Information is quantized, so the point immediately to the right of
"none" on the spectrum above is "one bit of information". While there
are numerous one-bit solutions, the most useful one bit of information
we can capture is a class-level @ThreadSafe annotation; this is a
statement of design intent, where the programmer says "I intend for this
class to be safe to be used concurrently without additional coordination
or synchronization."
So, let's take as our strawman the annotation set containing
@ThreadSafe. Clearly this is better than no annotations at all. It is
useful for capturing an important element of design intent. Moreover,
it requires very little additional thought on the part of the class
writer; when writing a class, you generally already know whether you
intend it to be thread-safe or not. So capturing it requires no thought
and a small number of keystrokes. The information is useful to the
clients of a class, for sure -- this is useful documentation. And
potentially might be useful to tools, a primary focus of JSR 305 (but
with only one bit of information, the tools won't be able to do all that
much more than they do with no bits of information.)

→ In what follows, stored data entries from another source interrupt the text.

===== src/rtl/fpu_pkg.sv =====
// Shared FPU definitions: special-result codes, binary32 constants and the
// divider FSM state encoding.
package fpu_pkg;

    localparam logic [1:0] FP_NORMAL = 2'b00;
    localparam logic [1:0] FP_ZERO   = 2'b01;
    localparam logic [1:0] FP_INF    = 2'b10;
    localparam logic [1:0] FP_NAN    = 2'b11;

    localparam int          FP_BIAS  = 127;
    localparam int unsigned FP_SIG_W = 24;

    typedef enum logic [1:0] {
        StIdle,
        StPrep,
        StDiv,
        StDone
    } fdiv_state_e;

endpackage


===== src/rtl/flzc24.sv =====
// Combinational leading-zero counter for a 24-bit significand; all-zero
// input reports 24.
module flzc24
    import fpu_pkg::*;
(
    input  logic [FP_SIG_W-1:0] val,
    output logic [4:0]          cnt
);

    // Ascending scan: the highest set bit is the last one to write cnt.
    always_comb begin
        cnt = 5'd24;
        for (int i = 0; i < 24; i++) begin
            if (val[i]) begin
                cnt = 5'(23 - i);
            end
        end
    end

endmodule


===== src/rtl/fdiv_seq.sv =====
// Iterative radix-2 restoring binary32 divider producing an unrounded
// sign/significand/exponent triple plus special codes for the rounder.
module fdiv_seq
    import fpu_pkg::*;
#(
    parameter int unsigned ITER = 26
) (
    input  logic        clk_i,
    input  logic        rst_i,
    input  logic        in_valid_i,
    output logic        in_ready_o,
    input  logic [31:0] a_i,
    input  logic [31:0] b_i,
    output logic        out_valid_o,
    input  logic        out_ready_i,
    output logic        sign_o,
    output logic [31:0] sig_o,
    output logic [7:0]  exp_o,
    output logic [1:0]  special_o,
    output logic        nv_o,
    output logic        dz_o,
    output logic        ovf_o,
    output logic        unf_o
);

    localparam logic signed [9:0] Bias = 10'(FP_BIAS);

    fdiv_state_e state_q, state_d;
    logic        load_ops, prep_en, div_en;

    logic [31:0]       a_q, b_q;
    logic [24:0]       r_q;
    logic [23:0]       mb_q;
    logic [24:0]       q_q;
    logic [4:0]        cnt_q;
    logic signed [9:0] e_q;

    logic        sign_q, nv_q, dz_q, ovf_q, unf_q;
    logic [31:0] sig_q;
    logic [7:0]  exp_q;
    logic [1:0]  special_q;

    // Operand classification
    logic [7:0]  ea, eb;
    logic        a_nan, b_nan, a_inf, b_inf, a_zero, b_zero;
    logic [1:0]  spec_code;
    logic        spec_nv, spec_dz, is_special;

    assign ea     = a_q[30:23];
    assign eb     = b_q[30:23];
    assign a_nan  = (ea == 8'hff) && (a_q[22:0] != 23'd0);
    assign b_nan  = (eb == 8'hff) && (b_q[22:0] != 23'd0);
    assign a_inf  = (ea == 8'hff) && (a_q[22:0] == 23'd0);
    assign b_inf  = (eb == 8'hff) && (b_q[22:0] == 23'd0);
    assign a_zero = (ea == 8'h00) && (a_q[22:0] == 23'd0);
    assign b_zero = (eb == 8'h00) && (b_q[22:0] == 23'd0);

    always_comb begin
        spec_code = FP_NORMAL;
        spec_nv   = 1'b0;
        spec_dz   = 1'b0;
        if (a_nan || b_nan || (a_zero && b_zero) || (a_inf && b_inf)) begin
            spec_code = FP_NAN;
            spec_nv   = 1'b1;
        end else if (b_zero && !a_inf) begin
            spec_code = FP_INF;
            spec_dz   = 1'b1;
        end else if (a_inf) begin
            spec_code = FP_INF;
        end else if (a_zero || b_inf) begin
            spec_code = FP_ZERO;
        end
    end

    assign is_special = (spec_code != FP_NORMAL);

    // Subnormal normalization
    logic [23:0]       ma_raw, mb_raw, ma_norm, mb_norm;
    logic [4:0]        lz_a, lz_b;
    logic signed [9:0] ea_eff, eb_eff, e_prep;

    assign ma_raw = {ea != 8'h00, a_q[22:0]};
    assign mb_raw = {eb != 8'h00, b_q[22:0]};

    flzc24 u_lzc_a (
        .val (ma_raw),
        .cnt (lz_a)
    );

    flzc24 u_lzc_b (
        .val (mb_raw),
        .cnt (lz_b)
    );

    assign ma_norm = ma_raw << lz_a;
    assign mb_norm = mb_raw << lz_b;
    assign ea_eff  = (ea == 8'h00) ? (10'sd1 - $signed({5'd0, lz_a})) : $signed({2'd0, ea});
    assign eb_eff  = (eb == 8'h00) ? (10'sd1 - $signed({5'd0, lz_b})) : $signed({2'd0, eb});
    assign e_prep  = ea_eff - eb_eff + Bias;

    // One restoring step; r < 2*mb always holds, so 24 bits of the difference suffice.
    logic              r_ge, last;
    logic [23:0]       r_sub;
    logic [24:0]       r_nx;
    logic [25:0]       q_nx;
    logic signed [9:0] exp_fin;
    logic [31:0]       sig_fin;

    assign r_ge    = (r_q >= {1'b0, mb_q});
    assign r_sub   = r_q[23:0] - mb_q;
    assign r_nx    = r_ge ? {r_sub, 1'b0} : {r_q[23:0], 1'b0};
    assign q_nx    = {q_q, r_ge};
    assign last    = (cnt_q == 5'(ITER - 1));
    assign exp_fin = q_nx[25] ? e_q : (e_q - 10'sd1);
    assign sig_fin = q_nx[25] ? {q_nx[25:1], 6'd0, q_nx[0] | (r_nx != 25'd0)}
                              : {q_nx[24:0], 6'd0, r_nx != 25'd0};

    // FSM: state register
    always_ff @(posedge clk_i or posedge rst_i) begin
        if (rst_i) begin
            state_q <= StIdle;
        end else begin
            state_q <= state_d;
        end
    end

    // FSM: next state
    always_comb begin
        state_d = state_q;
        unique case (state_q)
            StIdle: if (in_valid_i) state_d = StPrep;
            StPrep: state_d = is_special ? StDone : StDiv;
            StDiv:  if (last) state_d = StDone;
            StDone: if (out_ready_i) state_d = StIdle;
            default: state_d = StIdle;
        endcase
    end

    // FSM: outputs and datapath enables
    always_comb begin
        in_ready_o  = (state_q == StIdle);
        out_valid_o = (state_q == StDone);
        load_ops    = (state_q == StIdle) && in_valid_i;
        prep_en     = (state_q == StPrep);
        div_en      = (state_q == StDiv);
    end

    always_ff @(posedge clk_i or posedge rst_i) begin
        if (rst_i) begin
            a_q       <= '0;
            b_q       <= '0;
            r_q       <= '0;
            mb_q      <= '0;
            q_q       <= '0;
            cnt_q     <= '0;
            e_q       <= '0;
            sign_q    <= 1'b0;
            sig_q     <= '0;
            exp_q     <= '0;
            special_q <= FP_NORMAL;
            nv_q      <= 1'b0;
            dz_q      <= 1'b0;
            ovf_q     <= 1'b0;
            unf_q     <= 1'b0;
        end else begin
            if (load_ops) begin
                a_q <= a_i;
                b_q <= b_i;
            end
            if (prep_en) begin
                r_q   <= {1'b0, ma_norm};
                mb_q  <= mb_norm;
                q_q   <= '0;
                cnt_q <= '0;
                e_q   <= e_prep;
                if (is_special) begin
                    sign_q    <= a_q[31] ^ b_q[31];
                    sig_q     <= '0;
                    exp_q     <= '0;
                    special_q <= spec_code;
                    nv_q      <= spec_nv;
                    dz_q      <= spec_dz;
                    ovf_q     <= 1'b0;
                    unf_q     <= 1'b0;
                end
            end
            if (div_en) begin
                r_q   <= r_nx;
                q_q   <= q_nx[24:0];
                cnt_q <= cnt_q + 5'd1;
                if (last) begin
                    sign_q    <= a_q[31] ^ b_q[31];
                    sig_q     <= sig_fin;
                    exp_q     <= exp_fin[7:0];
                    special_q <= FP_NORMAL;
                    nv_q      <= 1'b0;
                    dz_q      <= 1'b0;
                    ovf_q     <= (exp_fin >= 10'sd255);
                    unf_q     <= (exp_fin <= 10'sd0);
                end
            end
        end
    end

    assign sign_o    = sign_q;
    assign sig_o     = sig_q;
    assign exp_o     = exp_q;
    assign special_o = special_q;
    assign nv_o      = nv_q;
    assign dz_o      = dz_q;
    assign ovf_o     = ovf_q;
    assign unf_o     = unf_q;

endmodule

===== config.mk =====
export PLATFORM = sky130hd
export DESIGN_NAME = fdiv_seq
export DESIGN_NICKNAME = d
export VERILOG_FILES = /design/src/rtl/fpu_pkg.sv /design/src/rtl/flzc24.sv /design/src/rtl/fdiv_seq.sv
export SDC_FILE = /design/constraint.sdc
export NUM_CORES = 1
export LEC_CHECK = 0
export CORE_ASPECT_RATIO = 1.1
export CORE_MARGIN = 8
export CORE_UTILIZATION = 54
export CTS_CLUSTER_SIZE = 10
export DETAILED_ROUTE_END_ITERATION = 10
export PLACE_DENSITY = 0.81
export SKIP_LAST_GASP = 1
export SYNTH_ARGS = -nofsm -noshare
export SYNTH_HDL_FRONTEND = slang
export SYNTH_HIERARCHICAL = 1
export SYNTH_SLANG_ARGS = --single-unit

===== constraint.sdc =====
create_clock -name clk_i -period 6.1 [get_ports clk_i]
set_input_delay 0.61 -clock clk_i [delete_from_list [all_inputs] [get_ports clk_i]]
set_output_delay 0.61 -clock clk_i [all_outputs]
set_load 0.02 [all_outputs]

It is my belief that we can't add too many concurrency annotations
without undermining many of the benefits of the one-bit approach. The
more annotations there are, the more complexity, the more likely class
writers will use none of them. Its probably better to get 100%
penetration of @ThreadSafe than 5% penetration of "provably correct."
The other problem with the larger sets of annotations is that they still
end up being approximations. If we could construct a 30-annotation set
that asserted everything we might ever want to assert about concurrent
behavior, I might be more tempted. But I'm pretty convinced that the
30-annotation set is only an incremental refinement of the 3-annotation
set, and the 300-annotation set is only an incremental refinement of the
30-annotation set.
Curt Cox
concurrency annotations would be most useful to tools.
I realize that Brian is talking about concurrency annotations far
beyond Swing, however lack of Swing concurrency annotations are my
major pain point. In that arena, the more the annotations can spot my
mistakes (or verify their absence) ahead of time, the more I will use
them. Compile time is obviously the best time. For Swing, if the
needs of a good tool dictated the annotations required, I would adapt.
Does attacking the problem from the other side make it any simpler?
What is the highest number of concurrency annotations that anybody
from the tool community sees any value in?
Brian Goetz
> What is the highest number of concurrency annotations that anybody
> from the tool community sees any value in?
Right instinct, but we need to rephrase the question. I can think of
dozens of annotations (with possibly hundreds of variants) that can meet
the "any value" bar. We need to set the "pulls its own weight" bar
higher. But I agree that its reasonable to try and work it from both
sides and see what comes out of such an experiment.